Your task is to copy each line of the records that includes the string "STAGES".

[Opening Supplied information section]

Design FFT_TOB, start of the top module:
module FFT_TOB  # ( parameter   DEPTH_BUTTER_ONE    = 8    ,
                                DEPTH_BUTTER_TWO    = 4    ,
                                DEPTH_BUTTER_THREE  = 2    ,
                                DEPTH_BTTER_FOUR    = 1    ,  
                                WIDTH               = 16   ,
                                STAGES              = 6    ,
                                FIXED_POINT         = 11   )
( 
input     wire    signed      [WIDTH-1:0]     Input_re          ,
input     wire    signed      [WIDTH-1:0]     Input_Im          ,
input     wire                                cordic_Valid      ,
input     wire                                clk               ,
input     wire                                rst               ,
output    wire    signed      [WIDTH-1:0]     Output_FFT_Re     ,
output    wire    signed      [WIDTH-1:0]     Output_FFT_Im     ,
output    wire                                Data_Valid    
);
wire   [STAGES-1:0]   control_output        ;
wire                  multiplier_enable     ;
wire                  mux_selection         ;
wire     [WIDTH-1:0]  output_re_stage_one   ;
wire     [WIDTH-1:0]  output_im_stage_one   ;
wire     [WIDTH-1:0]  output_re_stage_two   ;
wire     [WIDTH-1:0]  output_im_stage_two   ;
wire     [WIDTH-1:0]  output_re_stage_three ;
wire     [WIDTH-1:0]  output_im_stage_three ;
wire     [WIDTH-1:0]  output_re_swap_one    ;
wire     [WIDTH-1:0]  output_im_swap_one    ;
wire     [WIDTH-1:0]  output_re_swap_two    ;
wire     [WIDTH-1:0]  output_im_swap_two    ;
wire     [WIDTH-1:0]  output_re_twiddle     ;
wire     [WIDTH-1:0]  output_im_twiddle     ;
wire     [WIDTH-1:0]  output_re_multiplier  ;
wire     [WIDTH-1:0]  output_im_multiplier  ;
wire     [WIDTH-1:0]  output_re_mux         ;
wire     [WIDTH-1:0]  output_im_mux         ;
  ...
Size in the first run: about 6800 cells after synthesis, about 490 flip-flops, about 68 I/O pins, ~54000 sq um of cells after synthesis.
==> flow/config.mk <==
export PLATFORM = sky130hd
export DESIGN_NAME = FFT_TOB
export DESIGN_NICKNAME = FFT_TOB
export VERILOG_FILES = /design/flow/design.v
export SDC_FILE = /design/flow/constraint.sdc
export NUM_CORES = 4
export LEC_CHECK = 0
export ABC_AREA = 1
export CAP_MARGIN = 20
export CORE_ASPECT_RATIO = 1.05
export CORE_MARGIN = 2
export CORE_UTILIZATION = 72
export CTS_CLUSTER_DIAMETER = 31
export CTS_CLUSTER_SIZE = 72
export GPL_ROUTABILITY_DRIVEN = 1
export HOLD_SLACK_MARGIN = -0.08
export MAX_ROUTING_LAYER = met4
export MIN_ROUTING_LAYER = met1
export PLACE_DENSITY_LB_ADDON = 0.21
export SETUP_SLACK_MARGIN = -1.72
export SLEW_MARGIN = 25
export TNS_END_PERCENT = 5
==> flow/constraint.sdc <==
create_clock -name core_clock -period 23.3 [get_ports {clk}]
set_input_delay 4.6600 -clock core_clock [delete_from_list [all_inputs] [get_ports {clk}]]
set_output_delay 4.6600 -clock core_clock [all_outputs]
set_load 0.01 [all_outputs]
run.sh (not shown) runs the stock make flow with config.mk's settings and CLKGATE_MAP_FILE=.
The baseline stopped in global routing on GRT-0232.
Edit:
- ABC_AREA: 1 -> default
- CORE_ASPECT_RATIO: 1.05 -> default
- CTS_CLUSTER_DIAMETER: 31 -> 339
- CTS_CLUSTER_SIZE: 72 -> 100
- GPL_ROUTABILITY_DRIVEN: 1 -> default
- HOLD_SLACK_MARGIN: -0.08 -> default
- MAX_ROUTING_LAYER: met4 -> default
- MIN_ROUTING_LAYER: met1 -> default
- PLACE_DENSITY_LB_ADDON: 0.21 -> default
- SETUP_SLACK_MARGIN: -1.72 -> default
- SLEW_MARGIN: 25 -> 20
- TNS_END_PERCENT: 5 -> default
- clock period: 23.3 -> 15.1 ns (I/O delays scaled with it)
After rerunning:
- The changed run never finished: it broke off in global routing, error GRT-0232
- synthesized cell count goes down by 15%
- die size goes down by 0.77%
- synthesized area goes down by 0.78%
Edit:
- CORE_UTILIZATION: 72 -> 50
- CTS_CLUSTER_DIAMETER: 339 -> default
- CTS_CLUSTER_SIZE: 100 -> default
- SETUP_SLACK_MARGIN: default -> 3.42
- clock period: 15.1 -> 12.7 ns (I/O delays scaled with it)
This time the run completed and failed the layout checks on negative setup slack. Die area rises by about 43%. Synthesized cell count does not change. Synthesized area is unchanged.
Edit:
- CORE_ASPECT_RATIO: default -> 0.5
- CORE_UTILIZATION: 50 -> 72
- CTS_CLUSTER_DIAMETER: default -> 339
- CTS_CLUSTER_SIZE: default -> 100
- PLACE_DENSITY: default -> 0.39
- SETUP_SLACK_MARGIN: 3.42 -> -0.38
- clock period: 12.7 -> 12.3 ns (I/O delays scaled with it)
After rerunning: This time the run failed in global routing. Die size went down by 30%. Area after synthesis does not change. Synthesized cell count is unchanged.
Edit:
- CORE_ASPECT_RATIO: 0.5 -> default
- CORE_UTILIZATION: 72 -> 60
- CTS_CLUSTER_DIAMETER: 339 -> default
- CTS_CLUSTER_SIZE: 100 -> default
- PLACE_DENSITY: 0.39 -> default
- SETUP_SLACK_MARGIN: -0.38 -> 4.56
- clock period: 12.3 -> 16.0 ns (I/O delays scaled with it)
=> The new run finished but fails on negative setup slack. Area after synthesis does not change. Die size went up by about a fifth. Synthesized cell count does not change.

[Closing Supplied information section]
[Opening Supplied information section]

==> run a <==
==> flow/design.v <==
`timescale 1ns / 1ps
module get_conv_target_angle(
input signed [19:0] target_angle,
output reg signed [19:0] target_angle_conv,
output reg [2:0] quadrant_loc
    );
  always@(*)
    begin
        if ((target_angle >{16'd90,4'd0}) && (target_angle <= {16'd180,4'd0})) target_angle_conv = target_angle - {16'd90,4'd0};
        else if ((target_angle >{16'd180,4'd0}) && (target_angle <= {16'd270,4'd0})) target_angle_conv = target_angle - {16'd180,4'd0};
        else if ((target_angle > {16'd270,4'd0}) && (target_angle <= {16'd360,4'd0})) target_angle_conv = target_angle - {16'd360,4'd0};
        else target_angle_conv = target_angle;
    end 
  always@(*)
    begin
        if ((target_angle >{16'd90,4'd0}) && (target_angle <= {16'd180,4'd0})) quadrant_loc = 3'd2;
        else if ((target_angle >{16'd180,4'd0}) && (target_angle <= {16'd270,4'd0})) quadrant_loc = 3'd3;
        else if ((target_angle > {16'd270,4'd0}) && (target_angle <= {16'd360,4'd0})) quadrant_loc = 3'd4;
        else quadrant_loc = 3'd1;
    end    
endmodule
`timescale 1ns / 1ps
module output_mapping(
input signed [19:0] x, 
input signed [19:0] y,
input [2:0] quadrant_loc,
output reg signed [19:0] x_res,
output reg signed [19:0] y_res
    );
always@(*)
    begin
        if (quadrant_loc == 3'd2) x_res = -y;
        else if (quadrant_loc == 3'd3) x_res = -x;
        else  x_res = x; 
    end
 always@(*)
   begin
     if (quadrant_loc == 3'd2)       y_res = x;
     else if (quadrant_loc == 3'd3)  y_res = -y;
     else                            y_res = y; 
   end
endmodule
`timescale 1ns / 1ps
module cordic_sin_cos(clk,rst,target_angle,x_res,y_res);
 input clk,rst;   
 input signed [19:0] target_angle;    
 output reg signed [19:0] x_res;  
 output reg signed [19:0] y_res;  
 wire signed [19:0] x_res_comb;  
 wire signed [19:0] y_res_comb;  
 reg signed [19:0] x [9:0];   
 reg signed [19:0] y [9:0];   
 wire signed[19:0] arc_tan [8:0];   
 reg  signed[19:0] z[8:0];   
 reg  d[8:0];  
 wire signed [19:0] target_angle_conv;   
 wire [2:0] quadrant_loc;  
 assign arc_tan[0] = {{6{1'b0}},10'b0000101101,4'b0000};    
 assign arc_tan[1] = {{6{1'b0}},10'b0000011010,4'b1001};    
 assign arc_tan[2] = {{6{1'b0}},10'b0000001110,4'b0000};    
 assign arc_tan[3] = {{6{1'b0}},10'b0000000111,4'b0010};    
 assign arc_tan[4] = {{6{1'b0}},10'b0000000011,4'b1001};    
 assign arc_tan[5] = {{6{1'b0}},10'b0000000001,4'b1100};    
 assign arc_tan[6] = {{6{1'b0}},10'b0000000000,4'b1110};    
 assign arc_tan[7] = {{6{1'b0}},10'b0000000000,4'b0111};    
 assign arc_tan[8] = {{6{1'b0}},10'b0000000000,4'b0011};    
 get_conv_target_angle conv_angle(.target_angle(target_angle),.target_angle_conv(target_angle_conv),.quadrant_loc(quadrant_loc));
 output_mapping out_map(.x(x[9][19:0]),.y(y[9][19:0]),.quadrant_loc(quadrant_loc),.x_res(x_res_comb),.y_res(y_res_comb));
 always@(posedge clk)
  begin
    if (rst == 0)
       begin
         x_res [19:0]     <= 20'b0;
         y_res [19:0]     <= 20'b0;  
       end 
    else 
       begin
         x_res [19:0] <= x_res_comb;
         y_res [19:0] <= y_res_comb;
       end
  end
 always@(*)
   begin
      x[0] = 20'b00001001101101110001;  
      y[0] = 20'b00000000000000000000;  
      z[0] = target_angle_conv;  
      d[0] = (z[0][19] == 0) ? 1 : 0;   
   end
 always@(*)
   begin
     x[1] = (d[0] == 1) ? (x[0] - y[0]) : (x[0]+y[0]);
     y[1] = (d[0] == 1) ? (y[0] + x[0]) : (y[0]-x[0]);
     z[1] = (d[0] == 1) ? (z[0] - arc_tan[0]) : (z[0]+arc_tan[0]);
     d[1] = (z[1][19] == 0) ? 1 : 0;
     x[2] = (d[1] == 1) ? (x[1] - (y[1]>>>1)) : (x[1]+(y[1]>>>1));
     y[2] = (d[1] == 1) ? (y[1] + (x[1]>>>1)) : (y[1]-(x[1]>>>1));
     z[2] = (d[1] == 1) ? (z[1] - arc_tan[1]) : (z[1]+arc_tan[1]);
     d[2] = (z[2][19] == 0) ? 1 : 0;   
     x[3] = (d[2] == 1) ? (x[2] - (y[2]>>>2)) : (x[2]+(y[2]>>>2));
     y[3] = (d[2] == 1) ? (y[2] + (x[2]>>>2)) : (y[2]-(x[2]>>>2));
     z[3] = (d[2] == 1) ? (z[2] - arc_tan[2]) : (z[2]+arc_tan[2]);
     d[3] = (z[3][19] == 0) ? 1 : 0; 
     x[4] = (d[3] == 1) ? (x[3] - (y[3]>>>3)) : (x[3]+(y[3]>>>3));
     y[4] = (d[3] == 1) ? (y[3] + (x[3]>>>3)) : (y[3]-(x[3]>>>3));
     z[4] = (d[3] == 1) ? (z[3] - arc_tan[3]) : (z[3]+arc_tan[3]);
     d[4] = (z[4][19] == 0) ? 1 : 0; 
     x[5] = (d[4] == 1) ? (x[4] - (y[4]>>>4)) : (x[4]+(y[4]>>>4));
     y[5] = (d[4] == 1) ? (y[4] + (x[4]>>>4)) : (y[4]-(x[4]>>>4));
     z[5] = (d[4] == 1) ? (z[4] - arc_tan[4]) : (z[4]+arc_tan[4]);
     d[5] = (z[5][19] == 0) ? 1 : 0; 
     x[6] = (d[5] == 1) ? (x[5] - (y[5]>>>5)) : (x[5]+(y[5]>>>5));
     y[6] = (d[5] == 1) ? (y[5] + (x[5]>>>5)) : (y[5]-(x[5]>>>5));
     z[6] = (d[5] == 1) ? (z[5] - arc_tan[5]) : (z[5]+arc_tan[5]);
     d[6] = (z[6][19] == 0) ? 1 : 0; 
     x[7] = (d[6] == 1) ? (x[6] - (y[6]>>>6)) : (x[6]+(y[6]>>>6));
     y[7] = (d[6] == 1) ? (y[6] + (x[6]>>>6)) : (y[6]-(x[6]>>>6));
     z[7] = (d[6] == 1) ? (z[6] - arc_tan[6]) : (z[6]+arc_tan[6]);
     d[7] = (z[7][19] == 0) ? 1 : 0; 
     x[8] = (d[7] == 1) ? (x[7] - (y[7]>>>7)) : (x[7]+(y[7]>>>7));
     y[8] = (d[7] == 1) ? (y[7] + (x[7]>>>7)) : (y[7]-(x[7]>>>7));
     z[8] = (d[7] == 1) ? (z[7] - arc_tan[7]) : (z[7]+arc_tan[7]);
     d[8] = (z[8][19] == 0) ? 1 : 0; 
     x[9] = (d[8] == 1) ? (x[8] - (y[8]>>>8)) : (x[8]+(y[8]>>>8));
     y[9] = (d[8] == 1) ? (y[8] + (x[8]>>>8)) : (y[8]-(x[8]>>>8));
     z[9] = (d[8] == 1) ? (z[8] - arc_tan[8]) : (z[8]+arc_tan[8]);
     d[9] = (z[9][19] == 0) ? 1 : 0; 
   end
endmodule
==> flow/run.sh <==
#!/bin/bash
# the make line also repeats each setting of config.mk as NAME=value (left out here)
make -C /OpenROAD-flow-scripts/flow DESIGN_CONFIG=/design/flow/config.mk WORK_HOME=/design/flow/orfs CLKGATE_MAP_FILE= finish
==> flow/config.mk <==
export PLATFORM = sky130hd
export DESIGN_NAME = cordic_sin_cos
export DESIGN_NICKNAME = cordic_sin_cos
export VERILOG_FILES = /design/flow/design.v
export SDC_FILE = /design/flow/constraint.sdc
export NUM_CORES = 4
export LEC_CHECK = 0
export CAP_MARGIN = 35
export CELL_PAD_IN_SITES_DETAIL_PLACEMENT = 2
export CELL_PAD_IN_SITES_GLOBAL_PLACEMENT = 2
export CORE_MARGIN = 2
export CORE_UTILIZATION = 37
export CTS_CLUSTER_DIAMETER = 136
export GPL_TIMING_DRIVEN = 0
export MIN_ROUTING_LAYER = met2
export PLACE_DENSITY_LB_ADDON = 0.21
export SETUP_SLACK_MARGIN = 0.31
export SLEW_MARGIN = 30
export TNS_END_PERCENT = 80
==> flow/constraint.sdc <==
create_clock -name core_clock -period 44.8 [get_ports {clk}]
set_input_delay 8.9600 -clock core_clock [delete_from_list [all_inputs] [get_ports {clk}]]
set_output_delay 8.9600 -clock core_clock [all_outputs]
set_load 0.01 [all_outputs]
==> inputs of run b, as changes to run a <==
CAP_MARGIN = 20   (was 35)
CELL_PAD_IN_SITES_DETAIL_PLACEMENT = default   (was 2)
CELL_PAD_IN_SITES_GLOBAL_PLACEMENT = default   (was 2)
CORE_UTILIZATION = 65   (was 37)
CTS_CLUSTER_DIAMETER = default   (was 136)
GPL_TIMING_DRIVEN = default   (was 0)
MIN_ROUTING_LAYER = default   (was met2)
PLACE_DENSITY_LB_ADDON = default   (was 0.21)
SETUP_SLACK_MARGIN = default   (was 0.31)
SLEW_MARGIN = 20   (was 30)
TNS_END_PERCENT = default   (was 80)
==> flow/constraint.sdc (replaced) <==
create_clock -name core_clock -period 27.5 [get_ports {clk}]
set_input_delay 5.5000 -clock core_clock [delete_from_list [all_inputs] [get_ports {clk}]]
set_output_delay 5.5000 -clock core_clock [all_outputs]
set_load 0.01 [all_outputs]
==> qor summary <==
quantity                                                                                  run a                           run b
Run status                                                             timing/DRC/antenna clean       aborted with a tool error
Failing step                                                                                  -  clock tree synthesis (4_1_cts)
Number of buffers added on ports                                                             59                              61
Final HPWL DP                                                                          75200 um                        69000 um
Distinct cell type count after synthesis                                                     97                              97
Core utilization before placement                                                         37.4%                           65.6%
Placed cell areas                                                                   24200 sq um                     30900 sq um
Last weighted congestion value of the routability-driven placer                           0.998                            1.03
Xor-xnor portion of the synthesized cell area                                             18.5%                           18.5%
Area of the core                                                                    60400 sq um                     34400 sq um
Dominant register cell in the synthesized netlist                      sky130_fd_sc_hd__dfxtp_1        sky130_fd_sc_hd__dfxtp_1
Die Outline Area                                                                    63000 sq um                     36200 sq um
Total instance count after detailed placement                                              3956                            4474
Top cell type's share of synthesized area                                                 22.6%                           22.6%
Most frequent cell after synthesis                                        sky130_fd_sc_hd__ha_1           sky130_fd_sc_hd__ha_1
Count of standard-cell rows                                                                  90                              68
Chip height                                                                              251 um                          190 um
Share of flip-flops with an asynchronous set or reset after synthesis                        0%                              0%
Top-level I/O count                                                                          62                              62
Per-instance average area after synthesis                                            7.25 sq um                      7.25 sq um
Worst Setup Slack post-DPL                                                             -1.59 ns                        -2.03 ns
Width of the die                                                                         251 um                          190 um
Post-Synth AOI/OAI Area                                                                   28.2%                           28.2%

[Closing Supplied information section]

- Solution -
                                STAGES              = 6    ,
wire   [STAGES-1:0]   control_output        ;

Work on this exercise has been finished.